• [Problem to work on]: A set of records appears below. Print them all, word for word.

Collected data
--- src/rtl/result_formatter.sv ---
`timescale 1ns/100ps
module result_formatter
(
  input  wire logic                  [11:0] raw,
  input  wire logic                         res12,
  input  wire adc_seq_pkg::format_t         form,
  output logic                       [15:0] dout
);
  import adc_seq_pkg::*;

  // raw codes are offset binary, so the sign is the inverted msb
  wire logic        sign10 = ~raw[9];
  wire logic        sign12 = ~raw[11];
  wire logic [15:0] d10;
  wire logic [15:0] d12;

  assign d10 = (form == FMT_SFRAC) ? {sign10, raw[8:0], 6'h00} :
               (form == FMT_FRAC)  ? {raw[9:0], 6'h00} :
               (form == FMT_SINT)  ? {{7{sign10}}, raw[8:0]} :
                                     {6'h00, raw[9:0]};
  assign d12 = (form == FMT_SFRAC) ? {sign12, raw[10:0], 4'h0} :
               (form == FMT_FRAC)  ? {raw, 4'h0} :
               (form == FMT_SINT)  ? {{5{sign12}}, raw[10:0]} :
                                     {4'h0, raw};
  assign dout = res12 ? d12 : d10;

endmodule

--- config.mk ---
export PLATFORM = sky130hd
export DESIGN_NAME = sar_adc_sequencer_control
export DESIGN_NICKNAME = d
export VERILOG_FILES = /design/src/rtl/adc_seq_pkg.sv /design/src/rtl/sar_adc_sequencer_control.sv /design/src/rtl/result_formatter.sv
export VERILOG_INCLUDE_DIRS = /design/src /design/src/rtl
export SDC_FILE = /design/constraint.sdc
export NUM_CORES = 1
export LEC_CHECK = 0
export BUFFER_PORTS_ARGS = -buffer_cell sky130_fd_sc_hd__clkbuf_2
export CAP_MARGIN = 10
export CORE_ASPECT_RATIO = 0.75
export CORE_MARGIN = 1.5
export CORE_UTILIZATION = 30
export CTS_CLUSTER_DIAMETER = 200
export DETAILED_ROUTE_END_ITERATION = 8
export SLEW_MARGIN = 20
export SYNTH_ARGS = -nofsm -noshare
export SYNTH_HDL_FRONTEND = slang
export SYNTH_SLANG_ARGS = --single-unit
--- constraint.sdc ---
create_clock -name clk_sys -period 9.8 [get_ports clk_sys]
set_input_delay 0.49 -clock clk_sys [delete_from_list [all_inputs] [get_ports clk_sys]]
set_output_delay 0.49 -clock clk_sys [all_outputs]
set_load 0.01 [all_outputs]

• [Result of the task]:
--- src/rtl/result_formatter.sv ---
`timescale 1ns/100ps
module result_formatter
(
  input  wire logic                  [11:0] raw,
  input  wire logic                         res12,
  input  wire adc_seq_pkg::format_t         form,
  output logic                       [15:0] dout
);
  import adc_seq_pkg::*;

  // raw codes are offset binary, so the sign is the inverted msb
  wire logic        sign10 = ~raw[9];
  wire logic        sign12 = ~raw[11];
  wire logic [15:0] d10;
  wire logic [15:0] d12;

  assign d10 = (form == FMT_SFRAC) ? {sign10, raw[8:0], 6'h00} :
               (form == FMT_FRAC)  ? {raw[9:0], 6'h00} :
               (form == FMT_SINT)  ? {{7{sign10}}, raw[8:0]} :
                                     {6'h00, raw[9:0]};
  assign d12 = (form == FMT_SFRAC) ? {sign12, raw[10:0], 4'h0} :
               (form == FMT_FRAC)  ? {raw, 4'h0} :
               (form == FMT_SINT)  ? {{5{sign12}}, raw[10:0]} :
                                     {4'h0, raw};
  assign dout = res12 ? d12 : d10;

endmodule

--- config.mk ---
export PLATFORM = sky130hd
export DESIGN_NAME = sar_adc_sequencer_control
export DESIGN_NICKNAME = d
export VERILOG_FILES = /design/src/rtl/adc_seq_pkg.sv /design/src/rtl/sar_adc_sequencer_control.sv /design/src/rtl/result_formatter.sv
export VERILOG_INCLUDE_DIRS = /design/src /design/src/rtl
export SDC_FILE = /design/constraint.sdc
export NUM_CORES = 1
export LEC_CHECK = 0
export BUFFER_PORTS_ARGS = -buffer_cell sky130_fd_sc_hd__clkbuf_2
export CAP_MARGIN = 10
export CORE_ASPECT_RATIO = 0.75
export CORE_MARGIN = 1.5
export CORE_UTILIZATION = 30
export CTS_CLUSTER_DIAMETER = 200
export DETAILED_ROUTE_END_ITERATION = 8
export SLEW_MARGIN = 20
export SYNTH_ARGS = -nofsm -noshare
export SYNTH_HDL_FRONTEND = slang
export SYNTH_SLANG_ARGS = --single-unit
--- constraint.sdc ---
create_clock -name clk_sys -period 9.8 [get_ports clk_sys]
set_input_delay 0.49 -clock clk_sys [delete_from_list [all_inputs] [get_ports clk_sys]]
set_output_delay 0.49 -clock clk_sys [all_outputs]
set_load 0.01 [all_outputs]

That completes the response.